Some unnecessary complications—but thanks for real buttons

The 12.3-inch touchscreen system looks great, but I still didn’t feel like I had the hang of the menu structure after a few hours in several versions. Luckily it’s compatible with wireless Apple CarPlay, Android Auto, and Amazon Alexa, so you might spend most of your time in your own familiar ecosystem. The BZ4X includes one larger USB-A port in the center console plus four USB-C ports (2 front, 2 rear). The center console also has a space for a smartphone, including a wireless charging pad plus a semi-transparent lid.

2023 Toyota bZ4X Limited AWD

The BZ4X is also the first Toyota vehicle to debut the company’s Toyota Safety System (TSS) 3.0, which gets serious hardware upgrades as well as upgraded active safety features. With a wider detection range for the millimeter-wave radar and camera system, it adds low-light cyclist detection, motorcyclist detection, and guardrail detection to its pre-collision functions, as well as improved lane recognition. In addition to automatic emergency braking, active lane control,blind-spot monitors are also standard, as well as a system that warns exiting occupants when a vehicle is approaching from behind the car. 

The Limited version starts at $49,995 and adds power front seats (they’re manually adjustable in the XLE), a surround-view camera system, dynamic backup-camera gridlines, a power liftgate, ambient lighting, Digital Key compatibility, and heated and cooled front seats. Optional items on the Limited include a split rear spoiler, a two-tone exterior, heated rear seats, and nine-speaker (versus six for other models) JBL premium audio. 

2023 Toyota bZ4X Limited AWD

2023 Toyota bZ4X Limited AWD

2023 Toyota bZ4X Limited AWD

A Weather Package (price not yet announced) is offered on either model. On the XLE it brings a heated, leather-trimmed steering wheel and heated front seats, while on the Limited it adds a front radiant foot-and-leg warmer that might help add to efficiency and range in cold-weather trips. Both versions come with remote-services compatibility for climate preconditioning, charge planning, and a Toyota payment system for public charging networks. 

2023 Toyota bZ4X Limited AWD

Toyota has partnerships with EVgo and ChargePoint, with the latter its partner for home hardware—and the full cross-compatibility with its own app, even though you can use whichever Level 2 home hardware you want. Buyers will be able to use Qmerit home installation services, harnessing a national network of electricians well-versed on such tasks.

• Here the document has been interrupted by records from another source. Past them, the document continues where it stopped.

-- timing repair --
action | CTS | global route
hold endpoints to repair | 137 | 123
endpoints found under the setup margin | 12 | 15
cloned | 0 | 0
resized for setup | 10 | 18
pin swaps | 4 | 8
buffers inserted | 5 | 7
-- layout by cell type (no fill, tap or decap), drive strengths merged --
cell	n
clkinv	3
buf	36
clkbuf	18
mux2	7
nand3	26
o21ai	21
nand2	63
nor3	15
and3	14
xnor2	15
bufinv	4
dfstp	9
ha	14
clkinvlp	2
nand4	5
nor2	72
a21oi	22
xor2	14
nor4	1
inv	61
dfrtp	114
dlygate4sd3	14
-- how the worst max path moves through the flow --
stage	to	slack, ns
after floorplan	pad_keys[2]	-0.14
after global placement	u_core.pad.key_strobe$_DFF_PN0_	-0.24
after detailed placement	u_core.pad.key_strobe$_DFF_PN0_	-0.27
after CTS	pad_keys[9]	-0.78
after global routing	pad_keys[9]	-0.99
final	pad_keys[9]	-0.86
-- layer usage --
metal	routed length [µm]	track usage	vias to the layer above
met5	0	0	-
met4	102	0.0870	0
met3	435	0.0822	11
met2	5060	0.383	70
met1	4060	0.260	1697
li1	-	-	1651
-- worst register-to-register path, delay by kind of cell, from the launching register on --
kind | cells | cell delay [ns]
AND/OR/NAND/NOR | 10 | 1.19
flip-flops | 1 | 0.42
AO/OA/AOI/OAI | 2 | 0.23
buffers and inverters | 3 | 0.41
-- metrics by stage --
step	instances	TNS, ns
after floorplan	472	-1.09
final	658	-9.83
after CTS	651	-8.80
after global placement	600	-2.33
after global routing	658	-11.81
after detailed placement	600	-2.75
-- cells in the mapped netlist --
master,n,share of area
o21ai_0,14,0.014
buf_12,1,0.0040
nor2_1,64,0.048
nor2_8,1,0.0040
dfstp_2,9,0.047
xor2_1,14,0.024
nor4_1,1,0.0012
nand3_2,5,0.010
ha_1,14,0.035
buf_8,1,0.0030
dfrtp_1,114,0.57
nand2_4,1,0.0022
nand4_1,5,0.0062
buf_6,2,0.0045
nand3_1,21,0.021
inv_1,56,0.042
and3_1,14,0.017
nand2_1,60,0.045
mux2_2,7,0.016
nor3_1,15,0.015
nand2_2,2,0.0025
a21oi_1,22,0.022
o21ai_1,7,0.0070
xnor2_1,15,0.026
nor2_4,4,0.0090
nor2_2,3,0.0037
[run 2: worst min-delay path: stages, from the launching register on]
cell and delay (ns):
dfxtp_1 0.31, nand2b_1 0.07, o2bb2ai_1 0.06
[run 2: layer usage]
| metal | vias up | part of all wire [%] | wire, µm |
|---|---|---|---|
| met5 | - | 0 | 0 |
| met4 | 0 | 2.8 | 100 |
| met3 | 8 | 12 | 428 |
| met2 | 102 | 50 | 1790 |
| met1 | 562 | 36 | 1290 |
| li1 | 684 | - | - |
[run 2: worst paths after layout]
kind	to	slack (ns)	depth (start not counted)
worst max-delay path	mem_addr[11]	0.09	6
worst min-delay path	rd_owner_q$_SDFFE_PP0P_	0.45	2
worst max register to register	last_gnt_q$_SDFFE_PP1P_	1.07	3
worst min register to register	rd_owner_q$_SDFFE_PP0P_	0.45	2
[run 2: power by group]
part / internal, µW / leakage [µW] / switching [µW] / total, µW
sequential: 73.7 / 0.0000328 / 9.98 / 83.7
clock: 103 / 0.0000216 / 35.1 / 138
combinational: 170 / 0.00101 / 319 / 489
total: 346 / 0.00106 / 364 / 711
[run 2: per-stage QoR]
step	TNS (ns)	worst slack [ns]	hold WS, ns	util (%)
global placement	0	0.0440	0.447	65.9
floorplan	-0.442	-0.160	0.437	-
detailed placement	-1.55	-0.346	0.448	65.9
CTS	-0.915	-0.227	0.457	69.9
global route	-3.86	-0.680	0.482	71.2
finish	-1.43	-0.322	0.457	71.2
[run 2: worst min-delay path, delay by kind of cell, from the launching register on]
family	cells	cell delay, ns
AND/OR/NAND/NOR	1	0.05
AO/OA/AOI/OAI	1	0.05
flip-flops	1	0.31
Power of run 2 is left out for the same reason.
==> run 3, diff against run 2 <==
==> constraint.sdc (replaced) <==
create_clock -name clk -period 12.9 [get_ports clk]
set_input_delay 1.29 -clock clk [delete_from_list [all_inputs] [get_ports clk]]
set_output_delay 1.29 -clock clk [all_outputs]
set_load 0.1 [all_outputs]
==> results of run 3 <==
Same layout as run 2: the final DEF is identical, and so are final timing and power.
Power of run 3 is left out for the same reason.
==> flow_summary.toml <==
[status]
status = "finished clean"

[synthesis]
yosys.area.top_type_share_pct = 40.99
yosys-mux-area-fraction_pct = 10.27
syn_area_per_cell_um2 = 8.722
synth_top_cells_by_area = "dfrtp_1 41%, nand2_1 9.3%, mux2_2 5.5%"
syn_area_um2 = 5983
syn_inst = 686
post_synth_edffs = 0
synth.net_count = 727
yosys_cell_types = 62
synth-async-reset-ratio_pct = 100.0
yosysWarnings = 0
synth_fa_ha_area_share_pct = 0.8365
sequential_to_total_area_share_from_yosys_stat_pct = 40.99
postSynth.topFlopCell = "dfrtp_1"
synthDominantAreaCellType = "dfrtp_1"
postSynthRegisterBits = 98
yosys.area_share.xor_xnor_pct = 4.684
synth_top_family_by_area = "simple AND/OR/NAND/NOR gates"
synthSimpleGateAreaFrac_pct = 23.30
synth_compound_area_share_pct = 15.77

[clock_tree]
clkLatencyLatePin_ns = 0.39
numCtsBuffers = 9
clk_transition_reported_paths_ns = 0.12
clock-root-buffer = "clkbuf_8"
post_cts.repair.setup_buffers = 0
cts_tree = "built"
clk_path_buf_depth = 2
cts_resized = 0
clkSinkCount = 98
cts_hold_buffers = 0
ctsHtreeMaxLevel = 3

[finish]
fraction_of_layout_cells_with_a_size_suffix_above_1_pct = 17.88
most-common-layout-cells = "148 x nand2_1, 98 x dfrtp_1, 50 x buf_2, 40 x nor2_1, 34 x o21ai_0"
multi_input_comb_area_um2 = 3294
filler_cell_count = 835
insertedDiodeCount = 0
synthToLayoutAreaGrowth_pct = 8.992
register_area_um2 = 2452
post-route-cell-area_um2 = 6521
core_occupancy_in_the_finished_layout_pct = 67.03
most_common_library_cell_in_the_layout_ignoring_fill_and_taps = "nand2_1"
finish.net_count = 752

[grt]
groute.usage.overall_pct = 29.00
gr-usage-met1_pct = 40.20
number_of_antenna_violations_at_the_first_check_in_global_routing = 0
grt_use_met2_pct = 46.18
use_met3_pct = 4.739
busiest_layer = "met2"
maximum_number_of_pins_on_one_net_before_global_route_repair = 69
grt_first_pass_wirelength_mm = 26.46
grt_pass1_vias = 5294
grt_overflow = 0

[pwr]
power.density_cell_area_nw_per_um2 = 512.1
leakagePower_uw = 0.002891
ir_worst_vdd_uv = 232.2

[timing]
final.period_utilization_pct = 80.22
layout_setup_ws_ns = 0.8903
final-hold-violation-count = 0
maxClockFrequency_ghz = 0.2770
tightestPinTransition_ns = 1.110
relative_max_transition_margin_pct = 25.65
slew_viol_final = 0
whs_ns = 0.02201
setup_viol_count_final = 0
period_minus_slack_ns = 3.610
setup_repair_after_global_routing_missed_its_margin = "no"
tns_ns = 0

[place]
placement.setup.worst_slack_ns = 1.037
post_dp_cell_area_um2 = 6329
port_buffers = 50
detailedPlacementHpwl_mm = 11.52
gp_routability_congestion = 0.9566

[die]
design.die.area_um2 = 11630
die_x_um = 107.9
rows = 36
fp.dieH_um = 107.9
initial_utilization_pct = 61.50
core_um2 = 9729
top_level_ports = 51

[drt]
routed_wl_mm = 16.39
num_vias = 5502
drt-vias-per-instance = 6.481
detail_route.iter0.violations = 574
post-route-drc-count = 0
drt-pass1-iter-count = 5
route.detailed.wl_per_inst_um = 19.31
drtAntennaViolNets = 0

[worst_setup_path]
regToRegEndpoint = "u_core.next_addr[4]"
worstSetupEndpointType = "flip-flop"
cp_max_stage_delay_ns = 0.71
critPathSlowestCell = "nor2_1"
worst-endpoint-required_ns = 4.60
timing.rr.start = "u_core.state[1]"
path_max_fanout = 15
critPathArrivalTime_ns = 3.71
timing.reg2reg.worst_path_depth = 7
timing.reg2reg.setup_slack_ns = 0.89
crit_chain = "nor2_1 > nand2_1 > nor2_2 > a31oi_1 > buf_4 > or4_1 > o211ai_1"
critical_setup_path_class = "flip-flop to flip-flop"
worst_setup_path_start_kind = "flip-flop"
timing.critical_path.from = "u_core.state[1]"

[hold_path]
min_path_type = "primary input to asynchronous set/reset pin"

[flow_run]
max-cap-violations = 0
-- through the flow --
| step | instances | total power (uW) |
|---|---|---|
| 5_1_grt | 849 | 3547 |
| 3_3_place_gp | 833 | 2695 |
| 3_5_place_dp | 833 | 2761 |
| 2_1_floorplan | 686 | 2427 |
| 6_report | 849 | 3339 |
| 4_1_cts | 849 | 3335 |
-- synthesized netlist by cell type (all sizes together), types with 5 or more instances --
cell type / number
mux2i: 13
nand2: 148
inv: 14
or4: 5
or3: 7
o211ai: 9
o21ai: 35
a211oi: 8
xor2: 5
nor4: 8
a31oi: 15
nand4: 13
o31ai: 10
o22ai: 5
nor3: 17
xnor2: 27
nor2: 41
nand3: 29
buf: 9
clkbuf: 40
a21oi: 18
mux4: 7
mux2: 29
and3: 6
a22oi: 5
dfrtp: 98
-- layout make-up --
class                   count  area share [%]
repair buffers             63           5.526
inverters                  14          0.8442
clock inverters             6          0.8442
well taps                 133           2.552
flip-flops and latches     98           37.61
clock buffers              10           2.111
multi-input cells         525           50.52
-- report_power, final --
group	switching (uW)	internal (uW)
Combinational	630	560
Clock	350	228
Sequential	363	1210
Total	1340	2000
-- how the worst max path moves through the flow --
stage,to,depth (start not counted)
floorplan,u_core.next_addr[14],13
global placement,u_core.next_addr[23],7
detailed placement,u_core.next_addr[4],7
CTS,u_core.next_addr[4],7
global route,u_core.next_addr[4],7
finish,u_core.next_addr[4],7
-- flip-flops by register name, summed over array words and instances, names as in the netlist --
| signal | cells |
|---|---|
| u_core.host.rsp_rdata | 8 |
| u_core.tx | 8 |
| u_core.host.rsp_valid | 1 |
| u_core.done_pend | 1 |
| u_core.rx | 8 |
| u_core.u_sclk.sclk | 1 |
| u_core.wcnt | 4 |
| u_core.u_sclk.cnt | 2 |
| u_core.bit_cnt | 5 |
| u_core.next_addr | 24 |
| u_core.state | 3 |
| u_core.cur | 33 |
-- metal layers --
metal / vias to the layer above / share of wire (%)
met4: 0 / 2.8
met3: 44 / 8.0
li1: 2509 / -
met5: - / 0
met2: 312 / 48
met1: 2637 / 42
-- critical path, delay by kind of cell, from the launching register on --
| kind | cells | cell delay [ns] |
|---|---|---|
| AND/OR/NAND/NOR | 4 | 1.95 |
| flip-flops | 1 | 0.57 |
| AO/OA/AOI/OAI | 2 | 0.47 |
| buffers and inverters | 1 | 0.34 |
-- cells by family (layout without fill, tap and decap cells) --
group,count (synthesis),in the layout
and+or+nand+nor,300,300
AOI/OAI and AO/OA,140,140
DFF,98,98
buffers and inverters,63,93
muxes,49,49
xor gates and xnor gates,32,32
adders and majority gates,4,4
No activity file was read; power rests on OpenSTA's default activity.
--- src/rtl/mux21_arbiter.sv ---
// Round-robin sequencer for a shared 2:1 mux: bounded-hold arbitration drives the
// select line and one-hot grants, and registers the granted data onto Y with VALID.
module mux21_arbiter #(
  parameter int WIDTH    = 8,
  parameter int MAX_HOLD = 4
) (
  input  logic             CLK,
  input  logic             RST_N,
  input  logic             REQ0,
  input  logic             REQ1,
  input  logic [WIDTH-1:0] D0,
  input  logic [WIDTH-1:0] D1,
  output logic             GNT0,
  output logic             GNT1,
  output logic             S,
  output logic [WIDTH-1:0] Y,
  output logic             VALID
);

  localparam int CW = (MAX_HOLD > 0) ? $clog2(MAX_HOLD + 1) : 1;
  localparam logic [CW-1:0] CNT_ZERO = {CW{1'b0}};
  localparam logic [CW-1:0] CNT_ONE  = CW'(1);
  localparam logic [CW-1:0] CNT_MAX  = CW'(MAX_HOLD);
  localparam logic          HOLD_EN  = (MAX_HOLD > 0) ? 1'b1 : 1'b0;

  typedef enum logic [1:0] {
    ST_IDLE = 2'd0,
    ST_G0   = 2'd1,
    ST_G1   = 2'd2
  } state_t;

  state_t           r_state;
  state_t           w_state_nxt;
  logic [CW-1:0]    r_cnt;
  logic [CW-1:0]    w_cnt_nxt;
  logic             r_last;
  logic             w_last_nxt;
  logic             r_gnt0;
  logic             r_gnt1;
  logic             r_s;
  logic [WIDTH-1:0] r_y;
  logic [WIDTH-1:0] w_y_nxt;
  logic             r_valid;
  logic             w_valid_nxt;

  // Arbitration: next state, hold counter and round-robin pointer.
  always_comb begin
    w_state_nxt = r_state;
    w_cnt_nxt   = r_cnt;
    w_last_nxt  = r_last;

    case (r_state)
      ST_IDLE: begin
        if (REQ0 && REQ1) begin
          w_state_nxt = r_last ? ST_G0 : ST_G1;
        end else if (REQ0) begin
          w_state_nxt = ST_G0;
        end else if (REQ1) begin
          w_state_nxt = ST_G1;
        end else begin
          w_state_nxt = ST_IDLE;
        end
      end
      ST_G0: begin
        if (!REQ0) begin
          w_state_nxt = REQ1 ? ST_G1 : ST_IDLE;
        end else if (REQ1 && HOLD_EN && (r_cnt == CNT_MAX)) begin
          w_state_nxt = ST_G1;
        end else begin
          w_state_nxt = ST_G0;
        end
      end
      ST_G1: begin
        if (!REQ1) begin
          w_state_nxt = REQ0 ? ST_G0 : ST_IDLE;
        end else if (REQ0 && HOLD_EN && (r_cnt == CNT_MAX)) begin
          w_state_nxt = ST_G0;
        end else begin
          w_state_nxt = ST_G1;
        end
      end
      default: begin
        w_state_nxt = ST_IDLE;
      end
    endcase

    // Entry into a grant restarts tenure at 1; holding saturates at MAX_HOLD.
    if (w_state_nxt == ST_IDLE) begin
      w_cnt_nxt = CNT_ZERO;
    end else if (w_state_nxt != r_state) begin
      w_cnt_nxt  = CNT_ONE;
      w_last_nxt = (w_state_nxt == ST_G1) ? 1'b1 : 1'b0;
    end else if (HOLD_EN && (r_cnt != CNT_MAX)) begin
      w_cnt_nxt = r_cnt + CNT_ONE;
    end else begin
      w_cnt_nxt = r_cnt;
    end
  end

  // Datapath: capture the data of the currently granted, still-requesting source.
  always_comb begin
    w_y_nxt     = r_y;
    w_valid_nxt = 1'b0;
    if ((r_state == ST_G0) && REQ0) begin
      w_y_nxt     = D0;
      w_valid_nxt = 1'b1;
    end else if ((r_state == ST_G1) && REQ1) begin
      w_y_nxt     = D1;
      w_valid_nxt = 1'b1;
    end else begin
      w_y_nxt     = r_y;
      w_valid_nxt = 1'b0;
    end
  end

  // State, counter, pointer and registered outputs.
  always_ff @(posedge CLK or negedge RST_N) begin
    if (!RST_N) begin
      r_state <= ST_IDLE;
      r_cnt   <= CNT_ZERO;
      r_last  <= 1'b1;
      r_gnt0  <= 1'b0;
      r_gnt1  <= 1'b0;
      r_s     <= 1'b0;
      r_y     <= {WIDTH{1'b0}};
      r_valid <= 1'b0;
    end else begin
      r_state <= w_state_nxt;
      r_cnt   <= w_cnt_nxt;
      r_last  <= w_last_nxt;
      r_gnt0  <= (w_state_nxt == ST_G0) ? 1'b1 : 1'b0;
      r_gnt1  <= (w_state_nxt == ST_G1) ? 1'b1 : 1'b0;
      r_s     <= (w_state_nxt == ST_G1) ? 1'b1 : 1'b0;
      r_y     <= w_y_nxt;
      r_valid <= w_valid_nxt;
    end
  end

  assign GNT0  = r_gnt0;
  assign GNT1  = r_gnt1;
  assign S     = r_s;
  assign Y     = r_y;
  assign VALID = r_valid;

endmodule

--- config.mk ---
export PLATFORM = sky130hd
export DESIGN_NAME = mux21_arbiter
export DESIGN_NICKNAME = d
export VERILOG_FILES = /design/src/rtl/mux21_arbiter.sv
export SDC_FILE = /design/constraint.sdc
export NUM_CORES = 1
export LEC_CHECK = 0
export CAP_MARGIN = 20
export CORE_MARGIN = 1
export CORE_UTILIZATION = 54
export DETAILED_ROUTE_END_ITERATION = 7
export DONT_BUFFER_PORTS = 1
export GPL_TIMING_DRIVEN = 0
export PLACE_DENSITY = 0.72
export SLEW_MARGIN = 15
export SYNTH_ARGS = -nofsm -noshare
export SYNTH_HDL_FRONTEND = slang
export SYNTH_SLANG_ARGS = --single-unit
--- constraint.sdc ---
create_clock -name CLK -period 1.65 [get_ports CLK]
set_clock_uncertainty 0.2 [all_clocks]
set_input_delay 0.33 -clock CLK [delete_from_list [all_inputs] [get_ports CLK]]
set_output_delay 0.33 -clock CLK [all_outputs]
set_load 0.005 [all_outputs]
==> flow_metrics.py <==
metrics = {
    "placement": {
        "dp.cells": 125,
        "dpl_cell_area_mm2": 0.001030,
        "gp_congestion": 0.8373,
        "dp_hpwl_um": 1348,
        "placement.io_buffers": 0,
        "post-place-ws_ns": -0.1507,
    },
    "timing": {
        "timing.fmax_mhz": 582.6,
        "slew_violations": 0,
        "setup_viol": 1,
        "period_share_pct": 104.0,
        "period_minus_slack_ns": 1.716,
        "rsz0062_at_grt": "true",
        "slew_headroom_pct": 50.95,
        "setup_tns_ns": -0.06632,
        "timing.hold.ws_ns": 0.02590,
        "setup_slack_ns": -0.06632,
        "hold_viol": 0,
        "tightest_slew_ns": 0.7333,
    },
    "synthesis": {
        "ys_top_cells_by_area": "dfrtp_1 41%, mux2i_1 8.1%, nand2_1 6.1%, o21ai_0 3.6%, clkbuf_8 2.8%",
        "synth-edff-count": 0,
        "yosys.area.top_type": "dfrtp_1",
        "ys_types": 37,
        "syn_avg_cell_area_um2": 9.859,
        "ys_seq_area_share_pct": 43.27,
        "netlist.area_leader.share_pct": 40.61,
        "synth_seq_cells": 17,
        "syn_area_um2": 985.9,
        "ys.flop_type": "dfrtp_1",
        "synthTopCellsByCount": "16 x dfrtp_1, 16 x nand2_1, 8 x mux2i_1",
        "synth_nets": 122,
        "synth_cells": 100,
        "synthArstFlopShare_pct": 100.0,
        "ys_warn_count": 0,
    },
    "die": {
        "die_x_um": 44.73,
        "num_rows": 15,
        "initial_core_util_pct": 57.10,
        "die_h_um": 44.73,
        "core_area_mm2": 0.001727,
        "dieArea_mm2": 0.002001,
        "num_io_pins": 32,
    },
    "power": {
        "powerDensity_mw_per_mm2": 1327,
        "p_leak_nw": 0.6074,
        "power_frac_comb_pct": 46.7,
        "p_int_mw": 1.113,
        "pwr-share-clk_pct": 12.8,
        "ir_drop_mv": 1.035,
        "seqPwrFrac_pct": 40.6,
        "p_sw_mw": 0.6400,
        "switching_share_pct": 36.51,
    },
    "clocking": {
        "cts_tree": "done",
        "ctsHtreeMaxLevel": 1,
        "cts.path.max_buffers": 2,
        "cts_buffers": 3,
        "cts_root_buffer": "clkbuf_4",
        "clock-sinks": 17,
        "path_clk_slew_ns": 0.10,
        "insertion_delay_ns": 0.29,
    },
    "layout": {
        "area_growth_pct": 34.01,
        "num-fill-cells": 127,
        "multi_input_area_um2": 558.0,
        "diodes": 0,
        "fin_cells": 150,
        "final_cell_area_mm2": 0.001321,
        "layout.nets": 148,
        "sequential_cell_area_um2": 426.7,
        "drive_gt1_share_pct": 33.60,
    },
    "routing": {
        "drt_first_iter_violations": 7,
        "viasPerCell": 5.567,
        "drt-pass1-iter-count": 4,
        "wl_per_cell_um": 15.66,
        "ant_nets": 0,
        "dr_total_vias": 835,
        "drc": 0,
        "wirelength_um": 2349,
    },
    "global_routing": {
        "grt_pass1_wl_um": 3636,
        "antenna_found_initial": 0,
        "globalRouteTotalUtil_pct": 26.26,
        "grt_max_degree": 18,
        "grt_overflow": 0,
        "grt_pass1_vias": 811,
    },
    "critical_path": {
        "worstPathArrival_ns": 1.74,
        "critPathLaunchType": "flip-flop",
        "crit_required_ns": 1.67,
        "worst_setup_path_end_kind": "flip-flop",
        "setup.worst_path.class": "reg -> reg",
        "crit_fanout": 8,
    },
    "run": {
        "maxCapViolations": 0,
    },
    "status": {
        "failed_checks": "setup timing",
        "outcome": "complete, but fails checks",
    },
    "min_path": {
        "min_path_type": "in -> reg",
    },
}
layout make-up:
type	instances	share of cell area, %
multi-input combinational	72	42.23
sequential	17	32.29
timing repair buffer	21	13.64
buffer	8	6.629
tap	25	2.367
clock buffer	4	1.989
inverter	3	0.8523
layer usage:
metal	GRT usage, %	vias to the layer above	part of all wire (%)
met5	0	-	0
met2	47.35	21	54
met4	5.455	0	0.72
met1	31.33	400	41
met3	7.200	4	4.0
li1	-	410	-
placed cells by master (no fill, tap or decap), types with 2 or more instances in the layout:
master	count
nor2b_1	2
dlygate4sd3_1	9
nand3_1	3
a21o_1	2
inv_2	2
mux2i_1	8
dfrtp_1	16
nor2_1	4
a221oi_2	2
clkbuf_4	3
nand2_1	15
clkbuf_8	2
buf_4	14
o21ai_0	7
buf_6	4
path summary, 6_finish.rpt:
path                                       from              endpoint  slack [ns]  cells after the start
min in group asynchronous                 RST_N  r_state[0]$_DFF_PN0_        0.33                      1
max reg2reg                r_cnt[0]$_DFFE_PN0P_  r_cnt[0]$_DFFE_PN0P_       -0.07                      8
min reg2reg                    Y[5]$_DFFE_PN0P_      Y[5]$_DFFE_PN0P_        0.39                      2
max in group asynchronous                 RST_N      Y[4]$_DFFE_PN0P_        0.46                      1
max                        r_cnt[0]$_DFFE_PN0P_  r_cnt[0]$_DFFE_PN0P_       -0.07                      8
min                                       D1[5]      Y[5]$_DFFE_PN0P_        0.03                      2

Decent warranty, even better assurance

Toyota has said that it’s targeting just 10% range degradation in 10 years—although its warranty for the BZ4X will be 8 years or 100,000 miles for the battery, as well as 3-year/36,000-mile comprehensive and 5-year/60,000-mile powertrain warranties. 

2023 Toyota bZ4X

Road-trip DC fast-charging isn’t as speedy as most in this class, but if you occasionally need a boost on weekend trips it should be fine. The front-wheel-drive model is capable of charging to 80% in about 30 minutes. Because of the difference in battery packs, the front-wheel-drive versions can fast-charge at a peak 150 kw, while the all-wheel-drive versions charge at a peak 100 kw. Level 2 charging at 6.6 kw will take about 13 hours. 

The BZ4X is indeed easy. What’s not easy—at least from my first experience with the BZ4X—is its interface. Or to understand how the brand sees so few of its hybrid customers wanting to shift to an EV like the BZ4X. To steer shoppers back to the hybrid headliners, which it sees as 70% of the market in 2030—is going to take some creativity. 

Toyota provided travel and lodging to bring you this firsthand review.